Building your first Machine Learning Classifier in Python

Artificial Intelligence and Machine Lear... (27 Blogs) Become a Certified Professional

Machine Learning is the buzzword right now. Some incredible stuff is being done with the help of machine learning. From being our personal assistant, to deciding our travel routes, helping us shop, aiding us in running our businesses, to taking care of our health and wellness, machine learning is integrated to our daily existence at such fundamental levels, that most of the time we don’t even realize that we are relying on it. In this article, we will follow a beginner’s approach to implement standard a machine learning classifier in Python.

Overview of Machine Learning

Machine Learning is a concept which allows the machine to learn from examples and experience, and that too without being explicitly programmed. So instead of you writing the code, what you do is you feed data to the generic algorithm, and the algorithm/ machine builds the logic based on the given data.

Introduction to Machine Learning provides the foundational understanding of how this process works, enabling learners to grasp how machines derive logic from data without manual programming.

Machine Learning involves the ability of machines to take decisions, assess the results of their actions, and improve their behavior to get better results successively.

The learning process takes place in three major ways

Supervised Learning
Unsupervised Learning
Reinforcement Learning

A Template for Machine Learning Classifiers

Machine learning tools are provided quite conveniently in a Python library named as scikit-learn, which are very simple to access and apply.
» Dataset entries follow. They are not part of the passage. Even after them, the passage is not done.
===== config.mk =====
export PLATFORM = sky130hd
export DESIGN_NAME = dmux_lane_sequencer_flat
export DESIGN_NICKNAME = d
export VERILOG_FILES = /design/src/rtl/dmux_lane_if.sv /design/src/rtl/dmux_lane_sequencer.sv /design/src/flat_wrapper.sv
export SDC_FILE = /design/constraint.sdc
export NUM_CORES = 1
export LEC_CHECK = 0
export CORE_MARGIN = 2
export CORE_UTILIZATION = 37
export DETAILED_ROUTE_END_ITERATION = 10
export GPL_TIMING_DRIVEN = 0
export PLACE_DENSITY = 0.77
export SLEW_MARGIN = 5
export SYNTH_ARGS = -nofsm -noshare
export SYNTH_HDL_FRONTEND = slang
export SYNTH_SLANG_ARGS = --single-unit

===== constraint.sdc =====
create_clock -name clk -period 1.3 [get_ports clk]
set_clock_uncertainty 0.15 [all_clocks]
set_input_delay 0.325 -clock clk [delete_from_list [all_inputs] [get_ports clk]]
set_output_delay 0.325 -clock clk [all_outputs]
set_load 0.05 [all_outputs]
Install scikit-learn through the command prompt using:


pip install -U scikit-learn

If you are an anaconda user, on the anaconda prompt you can use:


conda install scikit-learn

The installation requires prior installation of NumPy and SciPy packages on your system.

Machine Learning Full Course – Learn Machine Learning 10 Hours | Machine Learning Tutorial | Edureka

This Edureka Machine Learning Full Course video will help you understand and learn Machine Learning Algorithms in detail. This Machine Learning Tutorial is ideal for both beginners as well as professionals who want to master Machine Learning Algorithms.
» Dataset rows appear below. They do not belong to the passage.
### config.mk
export PLATFORM = sky130hd
export DESIGN_NAME = data_bus_controller
export DESIGN_NICKNAME = d
export VERILOG_FILES = /design/src/rtl/data_bus_controller.sv
export SDC_FILE = /design/constraint.sdc
export NUM_CORES = 1
export LEC_CHECK = 0
export CORE_AREA = 4 4 116 118
export DETAILED_ROUTE_END_ITERATION = 16
export DIE_AREA = 0 0 120 122
export PLACE_DENSITY = 0.84
export SETUP_SLACK_MARGIN = 0.4
export SLEW_MARGIN = 30
export SYNTH_ARGS = -nofsm -noshare
export SYNTH_HDL_FRONTEND = slang
export SYNTH_SLANG_ARGS = --single-unit
### constraint.sdc
create_clock -name clk -period 3.14 [get_ports clk]
set_clock_uncertainty 0.15 [all_clocks]
set_input_delay 0.628 -clock clk [delete_from_list [all_inputs] [get_ports clk]]
set_output_delay 0.628 -clock clk [all_outputs]
set_load 0.02 [all_outputs]
### src/rtl/data_bus_controller.sv
// data_bus_controller
// Sequences single-outstanding CPU load/store requests onto the RAM and IO
// data-bus targets. It drives the request address into an external registered
// address decoder. When the decoder's selects are valid it routes the transfer
// to the chosen target, then returns read data or an error to the CPU.
//
// Optional feature: define BUS_TIMEOUT_EN to enable the bus watchdog. The
// watchdog aborts a WAIT state after TIMEOUT_CYCLES cycles without an ack.
module data_bus_controller #(
  parameter int TIMEOUT_CYCLES = 255
) (
  input  logic        clk,
  input  logic        rst,
  // CPU data port
  input  logic        req_i,
  input  logic [31:0] addr_i,
  input  logic        we_i,
  input  logic [3:0]  be_i,
  input  logic [31:0] wdata_i,
  output logic        ready_o,
  output logic [31:0] rdata_o,
  output logic        err_o,
  // address decoder
  output logic [31:0] dec_addr_o,
  input  logic        ram_select_i,
  input  logic        io_select_i,
  // targets
  output logic        ram_req_o,
  output logic        io_req_o,
  output logic [31:0] tgt_addr_o,
  output logic        tgt_we_o,
  output logic [3:0]  tgt_be_o,
  output logic [31:0] tgt_wdata_o,
  input  logic        ram_ack_i,
  input  logic        io_ack_i,
  input  logic [31:0] ram_rdata_i,
  input  logic [31:0] io_rdata_i
);

  typedef enum logic [2:0] {
    ST_IDLE     = 3'd0,
    ST_DECODE   = 3'd1,
    ST_ROUTE    = 3'd2,
    ST_WAIT_RAM = 3'd3,
    ST_WAIT_IO  = 3'd4,
    ST_RESP     = 3'd5
  } state_t;

  state_t      state_r, state_s;

  // latched request fields; these directly drive the decoder and target buses
  logic [31:0] addr_r, addr_s;
  logic        we_r, we_s;
  logic [3:0]  be_r, be_s;
  logic [31:0] wdata_r, wdata_s;

  // registered handshake outputs
  logic        ram_req_r, ram_req_s;
  logic        io_req_r, io_req_s;
  logic        ready_r, ready_s;
  logic [31:0] rdata_r, rdata_s;
  logic        err_r, err_s;

  // ack and read data of the target currently being waited on
  logic        ack_s;
  logic [31:0] tgt_rdata_s;

`ifdef BUS_TIMEOUT_EN
  logic [15:0] wd_cnt_r, wd_cnt_s;
  logic [15:0] wd_cnt_inc_s;
  logic        wd_term_s;

  // watchdog terminal count: the wait cycle that would bring the count up to the limit
  always_comb begin
    wd_cnt_inc_s = wd_cnt_r + 16'd1;
    wd_term_s    = (wd_cnt_inc_s == 16'(TIMEOUT_CYCLES));
  end
`else
  // the timeout limit has no effect when the watchdog is compiled out
  logic [15:0] unused_timeout_cycles;
  assign unused_timeout_cycles = 16'(TIMEOUT_CYCLES);
`endif

  // select the ack/read-data pair of the target matching the current wait state
  always_comb begin
    ack_s       = 1'b0;
    tgt_rdata_s = 32'h0000_0000;
    case (state_r)
      ST_WAIT_RAM: begin
        ack_s       = ram_ack_i;
        tgt_rdata_s = ram_rdata_i;
      end
      ST_WAIT_IO: begin
        ack_s       = io_ack_i;
        tgt_rdata_s = io_rdata_i;
      end
      default: begin
        ack_s       = 1'b0;
        tgt_rdata_s = 32'h0000_0000;
      end
    endcase
  end

  // next-state and next-output logic; everything holds unless a state changes it
  always_comb begin
    state_s   = state_r;
    addr_s    = addr_r;
    we_s      = we_r;
    be_s      = be_r;
    wdata_s   = wdata_r;
    ram_req_s = ram_req_r;
    io_req_s  = io_req_r;
    ready_s   = 1'b0;
    rdata_s   = rdata_r;
    err_s     = err_r;
`ifdef BUS_TIMEOUT_EN
    wd_cnt_s  = wd_cnt_r;
`endif

    case (state_r)
      ST_IDLE: begin
        if (req_i) begin
          addr_s  = addr_i;
          we_s    = we_i;
          be_s    = be_i;
          wdata_s = wdata_i;
          state_s = ST_DECODE;
        end else begin
          state_s = ST_IDLE;
        end
      end

      // the decoder registers its selects from the latched address this cycle
      ST_DECODE: begin
        state_s = ST_ROUTE;
      end

      ST_ROUTE: begin
`ifdef BUS_TIMEOUT_EN
        wd_cnt_s = 16'd0;
`endif
        if (ram_select_i) begin
          // RAM takes priority when the decoder reports overlapping regions
          ram_req_s = 1'b1;
          state_s   = ST_WAIT_RAM;
        end else if (io_select_i) begin
          io_req_s  = 1'b1;
          state_s   = ST_WAIT_IO;
        end else begin
          ready_s   = 1'b1;
          err_s     = 1'b1;
          rdata_s   = 32'h0000_0000;
          state_s   = ST_RESP;
        end
      end

      ST_WAIT_RAM, ST_WAIT_IO: begin
        if (ack_s) begin
          // an ack arriving on the watchdog terminal cycle still completes normally
          ram_req_s = 1'b0;
          io_req_s  = 1'b0;
          rdata_s   = we_r ? 32'h0000_0000 : tgt_rdata_s;
          err_s     = 1'b0;
          ready_s   = 1'b1;
          state_s   = ST_RESP;
        end else begin
`ifdef BUS_TIMEOUT_EN
          if (wd_term_s) begin
            ram_req_s = 1'b0;
            io_req_s  = 1'b0;
            rdata_s   = 32'h0000_0000;
            err_s     = 1'b1;
            ready_s   = 1'b1;
            state_s   = ST_RESP;
          end else begin
            wd_cnt_s  = wd_cnt_inc_s;
          end
`else
          state_s = state_r;
`endif
        end
      end

      // ready_o is high during this cycle only; rdata_o/err_o keep their values
      ST_RESP: begin
        state_s = ST_IDLE;
      end

      default: begin
        state_s   = ST_IDLE;
        ram_req_s = 1'b0;
        io_req_s  = 1'b0;
      end
    endcase
  end

  // state and output registers with synchronous reset abandoning any transfer
  always_ff @(posedge clk) begin
    if (rst) begin
      state_r   <= ST_IDLE;
      addr_r    <= 32'h0000_0000;
      we_r      <= 1'b0;
      be_r      <= 4'h0;
      wdata_r   <= 32'h0000_0000;
      ram_req_r <= 1'b0;
      io_req_r  <= 1'b0;
      ready_r   <= 1'b0;
      rdata_r   <= 32'h0000_0000;
      err_r     <= 1'b0;
`ifdef BUS_TIMEOUT_EN
      wd_cnt_r  <= 16'd0;
`endif
    end else begin
      state_r   <= state_s;
      addr_r    <= addr_s;
      we_r      <= we_s;
      be_r      <= be_s;
      wdata_r   <= wdata_s;
      ram_req_r <= ram_req_s;
      io_req_r  <= io_req_s;
      ready_r   <= ready_s;
      rdata_r   <= rdata_s;
      err_r     <= err_s;
`ifdef BUS_TIMEOUT_EN
      wd_cnt_r  <= wd_cnt_s;
`endif
    end
  end

  assign ready_o     = ready_r;
  assign rdata_o     = rdata_r;
  assign err_o       = err_r;
  assign dec_addr_o  = addr_r;
  assign ram_req_o   = ram_req_r;
  assign io_req_o    = io_req_r;
  assign tgt_addr_o  = addr_r;
  assign tgt_we_o    = we_r;
  assign tgt_be_o    = be_r;
  assign tgt_wdata_o = wdata_r;

endmodule

Word-level counts from Yosys, hierarchy flattened
Index checks and enable logic that the tools add are counted.
{ "totals": {"register_bits": 108, "in_bits": 140, "wordCells": 54} }
{ "classes": {"n_eq_ne": 10, "n_mux": 25, "bitwise_logic": 1, "reduce_logical": 8} }
{ "op_table": {"columns": ["op", "n"], "rows": [
  ["32-bit two-way mux", 4],
  ["32-bit one-hot mux with 2 select lines", 2],
  ["3-bit one-hot mux with 4 select lines", 1],
  ["1-bit two-way mux", 11],
  ["2-bit inequality test (second input constant)", 5],
  ["4-bit AND reduction", 2],
  ["3-bit by 2-bit == test with 1-bit output (second input constant)", 2],
  ["3-bit == test (second input constant)", 2],
  ["3-bit two-way mux", 2],
  ["1-bit one-hot mux with 2 select lines", 3],
  ["1-bit one-hot mux with 3 select lines", 2],
  ["3-bit by 1-bit == test with 1-bit output (second input constant)", 1],
  ["3-bit zero test", 1],
  ["3-bit AND reduction", 1],
  ["3-bit OR reduction", 1],
  ["2-bit AND reduction", 1],
  ["2-bit nonzero test", 1],
  ["2-bit OR reduction", 1],
  ["1-bit NOT", 1]
]} }

Logic depth before layout (Yosys ltp)
{ "depth": {"depth_word": 5, "mapped_depth": 7} }

Least setup slack after synthesis
OpenSTA, ideal clock, no wires.
{ "synth_path": {"kind": "input to register", "from": "in req_i", "to": "reg wdata_r[15] (netlist: tgt_wdata_o[15])", "arrival_ps": 1546, "t_required_ps": 2858, "setup_slack_ps": 1312, "cell_stages": 6, "n_path_buf": 3, "path_cell_list": "or4b_1 > buf_2 > buf_6 > buf_6 > nand2_1 > a21oi_1"} }
{ "synth_via": {"elab_chain_len": 1} }
{ "synth_lines": {"columns": ["element", "line_no", "source"], "rows": [
  ["start: declaration", "15", "input logic req_i,"],
  ["2-bit AND reduction (no source line)", null, null],
  ["end signal: assignment", "218", "wdata_r <= wdata_s;"],
  ["end: declaration", "55", "logic [31:0] wdata_r, wdata_s;"]
]} }
Every way passes these cells.
A chain may end at the register's enable or synchronous reset.

Worst setup path in the final report
{ "layout_path": {"from": "in req_i", "to": "reg wdata_r[3] (netlist: tgt_wdata_o[3])"} }
Same word-level chain as after synthesis.

==> impl_metrics.ini <==
[clocking]
post_cts_resized = 0
cts_sinks = 108
postCtsSetupBuffers = 0
cts_buffers = 9
clkTransAtPathRegs_ps = 80
clock_path_buffers = 2
cts_tree = done
insertion_delay_ps = 340
cts_hold_buf = 0
htreeDepth = 3
cts_root_buffer = clkbuf_16

[die]
die_area_um2 = 14600
coreArea_um2 = 12500
start_util = 0.410
rows = 41
fp.dieW_um = 120
io_pins = 277
fp.dieH_um = 122

[synth]
synth_edf_count = 0
synth-main-ff-cell = dfxtp_1
yosys.area.top_type = dfxtp_1
synth_top_area_share = 0.423
synth_nets = 740
yosysSeqAreaShare = 0.423
netlist_area_um2 = 5110
synth_common_cells = nand2_1, dfxtp_1, a21oi_1, clkbuf_1
ys_ff_latch = 108
synth.distinct_cells = 32
avgSynthCellArea_um2 = 8.52
synthCells = 600
ys_warn_count = 0
synth-async-reset-ratio = 0
ys_top_cells_by_area = dfxtp_1, nand2_1, a21oi_1
synth.most_common_cell = nand2_1

[cells_and_area]
design_area_um2 = 7980
area_growth_pct = 56.0
regArea_um2 = 2160
n_fill_cell = 1044
antenna_cells = 0
nets = 948
multiInputGateArea_um2 = 2440
drive_gt1_frac = 0.0443

[setup_path]
r2r-start = state_r[2]
startpoint_type = primary input
crit_type = primary input to flip-flop
cpMaxStageDelayCell = or4b_2
r2r_cells = 5
end_kind = flip-flop
slowest_delay_ps = 580
cp_cell_sequence = clkdlybuf4s50_1, or4b_2, buf_4, nand2_1, a21oi_1
path_max_fanout = 69
critPathBufInv = 2
crit_arrival_ps = 2330
r2r-end = rdata_o[3]
crit_family = buffers and inverters
rrSetupSlack_ps = 1110
critical_path_required_ps = 3180

[drt]
antenna_left = 0
drc_errors = 0
num_vias = 4965
routedWlPerCell_um = 16.1
drt_pre_antenna_iters = 4
drt-total-wl_um = 15900
drt-initial-drc-count = 326
viasPerCell = 5.04

[placement]
dpl_cell_area_um2 = 7670
post-place-ws_ps = 504
dp_hpwl_um = 11800
place.gp.congestion = 0.830
numPortBuffers = 276

[power]
powerDensity_nw_per_um2 = 440
ir_drop_mv = 0.320
p_total_uw = 3510
leakagePower_uw = 0.00307

[worst_hold_path]
min_from = tgt_wdata_o[14]
hold_class = flip-flop to flip-flop
hold_path_end = tgt_wdata_o[14]
hold_depth = 2

[grt]
grt_overflow = 0
grt_max_degree = 76
antenna_found_initial = 0
grt_pass1_vias = 4671
grt_first_pass_wirelength_um = 24000
grt_usage = 0.202

[sta]
final.period_utilization = 0.729
slew_viol_final = 0
slew_headroom = 0.518
hold_viol = 0
grt_setup_unrepaired = false
min_period_ps = 2290
fmax_mhz = 437
setup_violations = 0
fin_tns_setup_ps = 0
worstMarginPinSlew_ps = 724
fin_ws_ps = 851
worst_hold_slack_ps = 307

[flow_run]
cap_violations = 0

[outcome]
outcome = complete, no violations
-- flip-flops by register name (all words and copies together) (netlist names) --
register,count
dec_addr_o,32
err_o,1
io_req_o,1
ram_req_o,1
rdata_o,32
ready_o,1
state_r,3
tgt_be_o,4
tgt_wdata_o,32
tgt_we_o,1
-- worst min-delay path, stage by stage, from the launching register on --
cell	delay [ps]
dfxtp_1	310
nand2_1	50
a21oi_1	50
-- cell usage in the layout, fill, tap and decap left out, types with 2 or more instances in the layout --
cell type / synthesis / final
clkbuf_16: 0 / 9
o21ai_0: 32 / 32
a21oi_1: 72 / 72
clkdlybuf4s50_1: 0 / 275
mux2i_1: 32 / 32
inv_6: 0 / 2
nor2_1: 2 / 2
clkinvlp_4: 0 / 2
nand2b_1: 33 / 33
dfxtp_2: 0 / 2
and4b_1: 33 / 33
dfxtp_1: 108 / 106
inv_1: 2 / 2
nor4bb_1: 32 / 32
nand2_1: 142 / 142
buf_4: 32 / 9
nor3_1: 5 / 5
nor2b_1: 3 / 3
-- metal layers --
layer,GRT usage,part of all wire
met1,0.242,0.40
met5,0,0
met3,0.0469,0.061
met2,0.352,0.52
met4,0.0780,0.023
-- kinds of logic (layout without fill, tap and decap cells) --
logic type             Yosys count  count (layout)  synth area share
AO/OA/AOI/OAI                  112             112             0.117
buffers and inverters           91             304             0.100
multiplexers                    32              32            0.0626
flip-flops                     108             108             0.423
AND/OR/NAND/NOR                257             257             0.297
-- stage by stage --
| step | utilization | std cells |
|---|---|---|
| after floorplan | - | 600 |
| after global placement | 0.615 | 969 |
| after detailed placement | 0.615 | 969 |
| after CTS | 0.640 | 985 |
| after global routing | 0.640 | 985 |
| final | 0.640 | 985 |
-- power by group --
group | switching (uW) | leakage, uW | total [uW] | internal [uW]
clock | 526 | 0.000145 | 1160 | 632
combinational | 414 | 0.00205 | 844 | 431
sequential | 61.8 | 0.000881 | 1510 | 1450
-- how the worst max path moves through the flow --
stage / endpoint / cells past startpoint / from
2_1_floorplan: tgt_wdata_o[15] / 6 / req_i
3_3_place_gp: dec_addr_o[10] / 5 / req_i
3_5_place_dp: tgt_wdata_o[3] / 5 / req_i
4_1_cts: tgt_wdata_o[20] / 5 / req_i
5_1_grt: tgt_wdata_o[20] / 5 / req_i
6_report: tgt_wdata_o[3] / 5 / req_i
-- final cells by class --
| cell class | count | share of cell area |
|---|---|---|
| Timing Repair Buffer | 286 | 0.357 |
| Inverter | 2 | 0.000941 |
| Clock inverter | 7 | 0.0103 |
| Tap cell | 172 | 0.0270 |
| Sequential cell | 108 | 0.271 |
| Clock buffer | 9 | 0.0282 |
| Multi-Input combinational cell | 401 | 0.306 |
(Power assumes the default switching activity.)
Preprocessing: The first and most necessary step in any machine learning-based data analysis is the preprocessing part. Correct representation and cleaning of the data is absolutely essential for the ML model to train well and perform to its potential.

Step 1 – Import necessary libraries


import numpy as np
import pandas as pd
import matplotlib.pyplot as plt

Step 2 – Import the dataset


dataset = pd.read_csv(<pathtofile>)

Then we split the dataset into independent and dependent variables. The independent variables shall be the input data, and the dependent variable is the output data.


X=dataset.iloc[<range of rows and input columns>].values
y=dataset.iloc[<range of rows and output column>].values

Step 3 – Handle missing data

The dataset may contain blank or null values, which can cause errors in our results. Hence we need to deal with such entries. A common practice is to replace the null values with a common value, like the mean or the most frequent value in that column.


from sklearn.preprocessing import Imputer
imputer=Imputer(missing_values="NaN", strategy="mean", axis=0)
imputer=imputer.fit(X[<range of rows and columns>])
X[<range of rows and columns>]=imputer.transform(X[<range of rows and columns>])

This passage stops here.